Side effects of surgery among patients diagnosed in the Göteborg screening trial

In July this year, we commented on the 14-year mortality data published by Hugosson et al. from the randomized, population-based, prostate cancer screening trial initiated in Göteborg, Sweden, in 1995.  Newly published data now provide us with insight into the treatment-related morbidity following radical prostatectomy in men participating in this trial.

In this new paper, Carlsson et al. report data from a subset of prostate cancer patients diagnosed during the Göteborg screening trial who were treated by radical prostatectomy between 2001 and 2008 and who participated in questionnaire-based surveys before their surgery and at 18 months post-surgery. The two primary endpoints assessed by the researchers were patient-reported frequencies of erectile dysfunction and urinary incontinence, broken down by whether the patients were in the screened or the non-screened (control) groups in the initial screening trial.

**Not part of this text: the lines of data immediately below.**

Background: an optimization exercise with open tools, aiming at small area, a short achievable clock period and few clock cycles per item. Do not read the settings as production practice.
Only simulation tests tie the RTL to the original design; equivalence was not proved.
Power and IR drop assume default switching activity.

==> flow/design.v <==
package spq_pkg;
  localparam int unsigned DEPTH      = 16;
  localparam int unsigned DATA_WIDTH = 32;
  localparam int unsigned PRIO_WIDTH = 16;
  localparam int unsigned CNT_W      = $clog2(DEPTH + 1);
  localparam int unsigned CMD_W      = 2;
  localparam int unsigned PAYLOAD_W  = 32;
  localparam int unsigned PRIO_IN_W  = 16;
  localparam int unsigned DOUT_W     = 32;
  localparam int unsigned COUNT_W    = 5;
  localparam int unsigned STATUS_W   = 2;
  localparam logic [CMD_W-1:0] CMD_INSERT = 2'd0;
  localparam logic [CMD_W-1:0] CMD_REMOVE = 2'd1;
  localparam logic [CMD_W-1:0] CMD_PEEK   = 2'd2;
  localparam logic [STATUS_W-1:0] ST_OK    = 2'd0;
  localparam logic [STATUS_W-1:0] ST_FULL  = 2'd1;
  localparam logic [STATUS_W-1:0] ST_EMPTY = 2'd2;
  typedef struct packed {
    logic        [DATA_WIDTH-1:0] payload;
    logic signed [PRIO_WIDTH-1:0] prio;
  } entry_t;
  typedef struct packed {
    logic insert;
    logic remove;
  } cell_ctrl_t;
endpackage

The original screening trial enrolled 20,000 men, all aged between 55 and 64 years, who were randomized either to receive a PSA test every 2 years or to receive no PSA tests. At 14 years of follow-up, 1,849 men had been diagnosed with prostate cancer (1,138 in the screening group and 711 in the control group). Of these 1,849 patients, 829 received radical prostatectomy.

The results of the current study are as follows:

  • 294/829 men who received a radical prostatectomy participated in the surveys.
    • 205/294 were in the screening arm of the original study.
    • 89/294 were in the control arm of the original study.
  • 169/294 men claimed to be sexually potent prior to surgery.
  • 140/169 men (82.8 percent) who claimed to be potent before surgery stated that they were either impotent or sexually inactive at 18 months post-surgery.
    • 91/115 of these men (79.1 percent) were in the screening arm of the original trial.
    • 49/54 of these men (90.7 percent) were in the control arm.
  • 47/291 men stated that they were incontinent (i.e., required regular use of pads) at 18 months post-surgery.
    • 29/203 of these men (14.3 percent) were in the screening arm of the original trial.
    • 18/88 of these men (20.5 percent) were ion the control arm.

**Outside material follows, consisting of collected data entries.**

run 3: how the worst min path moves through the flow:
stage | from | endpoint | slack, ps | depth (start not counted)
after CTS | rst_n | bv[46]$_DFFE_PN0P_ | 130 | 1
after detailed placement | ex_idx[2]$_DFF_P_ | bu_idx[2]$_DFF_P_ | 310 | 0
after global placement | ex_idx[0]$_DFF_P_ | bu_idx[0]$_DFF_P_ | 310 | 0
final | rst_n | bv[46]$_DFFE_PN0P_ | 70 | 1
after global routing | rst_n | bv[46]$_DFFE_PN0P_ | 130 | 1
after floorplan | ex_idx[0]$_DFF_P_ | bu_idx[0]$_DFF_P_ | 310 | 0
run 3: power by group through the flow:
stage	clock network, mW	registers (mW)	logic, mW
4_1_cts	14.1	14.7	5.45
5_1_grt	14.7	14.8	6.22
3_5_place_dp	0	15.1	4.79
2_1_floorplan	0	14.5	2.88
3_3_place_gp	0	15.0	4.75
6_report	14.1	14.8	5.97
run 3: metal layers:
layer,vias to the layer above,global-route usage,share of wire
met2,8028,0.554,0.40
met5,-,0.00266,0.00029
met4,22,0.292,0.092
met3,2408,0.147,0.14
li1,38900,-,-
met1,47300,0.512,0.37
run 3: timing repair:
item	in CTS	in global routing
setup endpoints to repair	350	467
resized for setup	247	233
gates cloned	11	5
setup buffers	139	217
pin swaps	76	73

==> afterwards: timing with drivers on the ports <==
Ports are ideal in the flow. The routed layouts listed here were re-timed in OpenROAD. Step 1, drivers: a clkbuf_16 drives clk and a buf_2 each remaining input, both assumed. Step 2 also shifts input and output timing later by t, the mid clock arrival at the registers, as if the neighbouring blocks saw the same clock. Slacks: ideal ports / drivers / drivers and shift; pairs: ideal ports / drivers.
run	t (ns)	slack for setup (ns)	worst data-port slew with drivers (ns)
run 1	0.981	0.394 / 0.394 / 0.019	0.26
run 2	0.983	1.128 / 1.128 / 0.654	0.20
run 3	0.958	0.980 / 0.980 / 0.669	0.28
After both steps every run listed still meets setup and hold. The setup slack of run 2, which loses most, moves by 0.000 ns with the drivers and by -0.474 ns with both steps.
This is an optimization exercise on Yosys and OpenROAD, whose aim is small area, not a production implementation. In this exercise RTL edits were held to simulation tests only and were not proved equivalent to the original.

==> flow/design.v <==
module wb_regfile #(
   parameter int DATA_W = 32,
   parameter int ADDR_W = 5,
   parameter int CNT_W  = 16
) (
   input  logic              clk,
   input  logic              rst_n,
   input  logic              MemtoReg_WB,
   input  logic              RegWrite_WB,
   input  logic [DATA_W-1:0] dmReadData_WB,
   input  logic [DATA_W-1:0] ALUResult_WB,
   input  logic [ADDR_W-1:0] Dst_WB,
   input  logic [ADDR_W-1:0] ReadReg1_ID,
   input  logic [ADDR_W-1:0] ReadReg2_ID,
   output logic [DATA_W-1:0] ReadData1_ID,
   output logic [DATA_W-1:0] ReadData2_ID,
   output logic [DATA_W-1:0] WriteData_WB,
   output logic [CNT_W-1:0]  CommitCount
);
   localparam int NREGS = 1 << ADDR_W;
   logic [DATA_W-1:0] regs_q [1:NREGS-1];    
   logic [DATA_W-1:0] regs_d [1:NREGS-1];
   logic              phase_q;
   logic [CNT_W-1:0]  commit_q;
   logic [CNT_W:0]    commit_c;     
   logic              wr_qual;
   logic [DATA_W-1:0] wdata_n;      
   logic [NREGS-1:1]  wen;          
   logic [NREGS-1:1]  wen_n;        
   logic [NREGS-1:1]  sel1, sel2;   
   logic              rd1_any, rd2_any;
   logic [DATA_W-1:0] rd1_raw, rd2_raw;
   assign WriteData_WB = MemtoReg_WB ? dmReadData_WB : ALUResult_WB;
   assign wr_qual      = rst_n & RegWrite_WB & (Dst_WB != '0);
   assign wdata_n = WriteData_WB ^ {DATA_W{phase_q}};
   always_comb begin
      for (int i = 1; i < NREGS; i++) begin
         wen[i]   = !rst_n || (RegWrite_WB && (Dst_WB == ADDR_W'(i)));
         wen_n[i] = !(rst_n && RegWrite_WB && (Dst_WB == ADDR_W'(i)));
         sel1[i] = rst_n && (ReadReg1_ID == ADDR_W'(i));
         sel2[i] = rst_n && (ReadReg2_ID == ADDR_W'(i));
      end
   end
   for (genvar i = 1; i < NREGS; i++) begin : g_reg
      for (genvar b = 0; b < DATA_W; b++) begin : g_bit
         wb_regfile_nxt u_nxt (
            .q(regs_q[i][b]), .we(wen[i]), .we_n(wen_n[i]), .wd_n(wdata_n[b]),
            .d(regs_d[i][b])
         );
      end
   end
   always_ff @(posedge clk) begin
      phase_q <= rst_n & ~phase_q;
      for (int i = 1; i < NREGS; i++) begin
         regs_q[i] <= regs_d[i];
      end
   end
   assign commit_c[0] = wr_qual & ~&commit_q;
   for (genvar k = 0; k < CNT_W; k++) begin : g_cnt
      assign commit_c[k+1] = commit_c[k] & commit_q[k];
   end
   always_ff @(posedge clk) begin
      commit_q <= {CNT_W{rst_n}} & (commit_q ^ commit_c[CNT_W-1:0]);
   end
   for (genvar b = 0; b < DATA_W; b++) begin : g_rd
      logic [NREGS-1:1] col;
      for (genvar i = 1; i < NREGS; i++) begin : g_col
         assign col[i] = regs_q[i][b];
      end
      wb_regfile_rdsel #(.N(NREGS-1)) u_rd1 (.sel(sel1), .d(col), .y(rd1_raw[b]));
      wb_regfile_rdsel #(.N(NREGS-1)) u_rd2 (.sel(sel2), .d(col), .y(rd2_raw[b]));
   end
   assign rd1_any = rst_n && (ReadReg1_ID != '0);
   assign rd2_any = rst_n && (ReadReg2_ID != '0);
   assign ReadData1_ID = rd1_raw ^ {DATA_W{phase_q & rd1_any}};
   assign ReadData2_ID = rd2_raw ^ {DATA_W{phase_q & rd2_any}};
   assign CommitCount = commit_q;
endmodule
module wb_regfile_nxt (
   input  logic q,
   input  logic we,
   input  logic we_n,
   input  logic wd_n,
   output logic d
);
   assign d = ~((q | we) & (wd_n | we_n));
endmodule
module wb_regfile_rdsel #(
   parameter int N = 31
) (
   input  logic [N-1:0] sel,
   input  logic [N-1:0] d,
   output logic         y
);
   localparam int NG = N / 3;    
   logic [NG-1:0] g_n;
   for (genvar g = 0; g < NG; g++) begin : g_grp
      wb_regfile_aoi3 u_aoi (.s(sel[3*g +: 3]), .d(d[3*g +: 3]), .y_n(g_n[g]));
   end
   assign y = ~&{g_n, ~(sel[N-1:3*NG] & d[N-1:3*NG])};
endmodule
module wb_regfile_aoi3 (
   input  logic [2:0] s,
   input  logic [2:0] d,
   output logic       y_n
);
   assign y_n = ~|(s & d);
endmodule
Settings: LEC_CHECK=0, CAP_MARGIN=20, CORE_MARGIN=2, CORE_UTILIZATION=55, CTS_BUF_LIST=sky130_fd_sc_hd__clkbuf_16, CTS_CLUSTER_DIAMETER=80, CTS_CLUSTER_SIZE=25, PLACE_DENSITY=0.7, SETUP_SLACK_MARGIN=0.1, SLEW_MARGIN=20, SYNTH_HIERARCHICAL=1, SYNTH_MINIMUM_KEEP_SIZE=0; clock period 6.5 ns.
standard.sh (not shown) runs the stock make flow with config.mk's settings and CLKGATE_MAP_FILE= SYNTH_SCRIPT=/design/flow/synth_recipe.tcl, a recipe that flattens the netlist after the stock synthesis.
==> flow/flow/run.sh <==
#!/bin/bash
set -euo pipefail
cd "$(dirname "$0")/.."
CTS="-sink_clustering_enable -repair_clock_nets -dont_use_dummy_load"
CTS="$CTS -buf_list sky130_fd_sc_hd__clkbuf_16 -sink_clustering_size 25 -sink_clustering_max_diameter 80"
bash standard.sh \
  "BUFFER_PORTS_ARGS=-buffer_cell sky130_fd_sc_hd__buf_1" \
  "CTS_ARGS=$CTS" \
  finish > flow_make.log 2>&1
Edit:
--- a/flow/design.v
+++ b/flow/design.v
@@ -23,9 +23,7 @@
    logic              phase_q;
    logic [CNT_W-1:0]  commit_q;
-   logic [CNT_W:0]    commit_c;     
    logic              wr_qual;
    logic [DATA_W-1:0] wdata_n;      
    logic [NREGS-1:1]  wen;          
-   logic [NREGS-1:1]  wen_n;        
    logic [NREGS-1:1]  sel1, sel2;   
    logic              rd1_any, rd2_any;
@@ -33,9 +31,8 @@
    assign WriteData_WB = MemtoReg_WB ? dmReadData_WB : ALUResult_WB;
    assign wr_qual      = rst_n & RegWrite_WB & (Dst_WB != '0);
-   assign wdata_n = WriteData_WB ^ {DATA_W{phase_q}};
+   assign wdata_n = ~{DATA_W{rst_n}} | (WriteData_WB ^ {DATA_W{phase_q}});
    always_comb begin
       for (int i = 1; i < NREGS; i++) begin
-         wen[i]   = !rst_n || (RegWrite_WB && (Dst_WB == ADDR_W'(i)));
-         wen_n[i] = !(rst_n && RegWrite_WB && (Dst_WB == ADDR_W'(i)));
+         wen[i]  = !rst_n || (RegWrite_WB && (Dst_WB == ADDR_W'(i)));
          sel1[i] = rst_n && (ReadReg1_ID == ADDR_W'(i));
          sel2[i] = rst_n && (ReadReg2_ID == ADDR_W'(i));
@@ -45,5 +42,5 @@
       for (genvar b = 0; b < DATA_W; b++) begin : g_bit
          wb_regfile_nxt u_nxt (
-            .q(regs_q[i][b]), .we(wen[i]), .we_n(wen_n[i]), .wd_n(wdata_n[b]),
+            .q(regs_q[i][b]), .we(wen[i]), .we_n(~wen[i]), .wd_n(wdata_n[b]),
             .d(regs_d[i][b])
          );
@@ -56,10 +53,10 @@
       end
    end
-   assign commit_c[0] = wr_qual & ~&commit_q;
-   for (genvar k = 0; k < CNT_W; k++) begin : g_cnt
-      assign commit_c[k+1] = commit_c[k] & commit_q[k];
-   end
    always_ff @(posedge clk) begin
-      commit_q <= {CNT_W{rst_n}} & (commit_q ^ commit_c[CNT_W-1:0]);
+      if (!rst_n) begin
+         commit_q <= '0;
+      end else if (wr_qual && (commit_q != '1)) begin
+         commit_q <= commit_q + 1'b1;
+      end
    end
    for (genvar b = 0; b < DATA_W; b++) begin : g_rd
Effect:
- sequential cell count stays the same
- register-to-register slack is better by 2.6 ns
- global-route usage fell by 2.4 points
- maximum frequency rose by 0.40%
- via count fell by 0.82%
- cell area fell by 1.2%
- routed wire length fell by 4.5%

-- static timing again, ports no longer ideal --
How much do the figures lean on ideal ports? The routed layouts below were timed once more, with nothing changed but the port constraints. Step 1 (the two cells are an assumption about what drives the block):
set clk [get_ports {clk}]
set_driving_cell -lib_cell sky130_fd_sc_hd__clkbuf_16 $clk
set_driving_cell -lib_cell sky130_fd_sc_hd__buf_2 [delete_from_list [all_inputs] $clk]
Step 2 moves the port delays by t, midway between the first and last clock arrival at a register: inputs arrive t later, outputs are due t later. That takes back most of the time a late clock gives input paths. a / b / c = ideal ports / drivers / drivers and shift; a / b = the first two.
run	t, ns	setup slack, ns	worst setup path at the end	worst register clock-pin slew, ns	pins driven straight from the clock port
the first run	0.692	0.497 / 0.458 / 0.458	input to output	0.10 / 0.10	1
the second run	0.699	0.520 / 0.495 / 0.495	input to output	0.10 / 0.10	1
After both steps setup and hold are still met in every run listed. For the first run, which loses most, drivers alone change the setup slack by -0.039 ns; drivers and shift together by -0.039 ns.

The authors use these data to estimate that the “cost” of the side effects of surgery per life saved from prostate cancer-specific mortality in the screening trial is that four more men become impotent and < 1 more man has the need of pads among men invited to regular PSA screening as compared to the unscreened men. They conclude that while the risk for erectile dysfunction and incontinence following radical prostatectomy for prostate cancer is high, “the excess burden of permanent side effects after population-based screening can be regarded as relatively low, when related to the number of men saved from prostate cancer death.” They do add, however, that “the outcome on a population-level may differ from the benefit for the individual.”

What is of interest to The “New” Prostate Cancer InfoLink is that this is the second, recent, European, study to suggest a very high rate of erectile dysfunction at a significant period post-surgery among men claiming to have been potent pre-surgery. We commented only a few days ago on the other (Spanish) study, by Pardo et al. The Spanish study gave data about whether patients received nerve-sparing or non-nerve-sparing surgery which does not appear to be available for this more recent paper by Carlsson et al.

Data from the only comparable study in the USA (the “Quality of Life and Satisfaction with Outcomes” study published by Sanda et al. in 2008) seem to suggest that patients treated with radical prostatectomy have a somewhat higher ability to recover erectile function post-surgery. However, it is not possible to make a direct comparison of data from these three studies and draw any really meaningful conclusions. The “New” Prostate Cancer InfoLink would simply point out that patients should be cautious about their expectations for return of erectile function after radical surgery — especially if they are over 55 years of age and the information being given to them suggests that the likelihood of full recovery of sexual function is “high.”

2 Responses

  1. I want to ask about the new HISTOSCAN methodic to check the prostate. Is it helpful to find out cancer or not if the PSA is high?

    Thanks for your answer

    gottfried hofmann

  2. Dear Mr. Hoffman:

    I think that all we can say at present is that the HistoScanning process (as described in this study) may, at some point in the future, be able to act as an option prior to the need for a biopsy and in conjunction with PSA tsting. However, I am not aware of any large, prospective study that has demonstrated the diagnostic accuracy of this technique.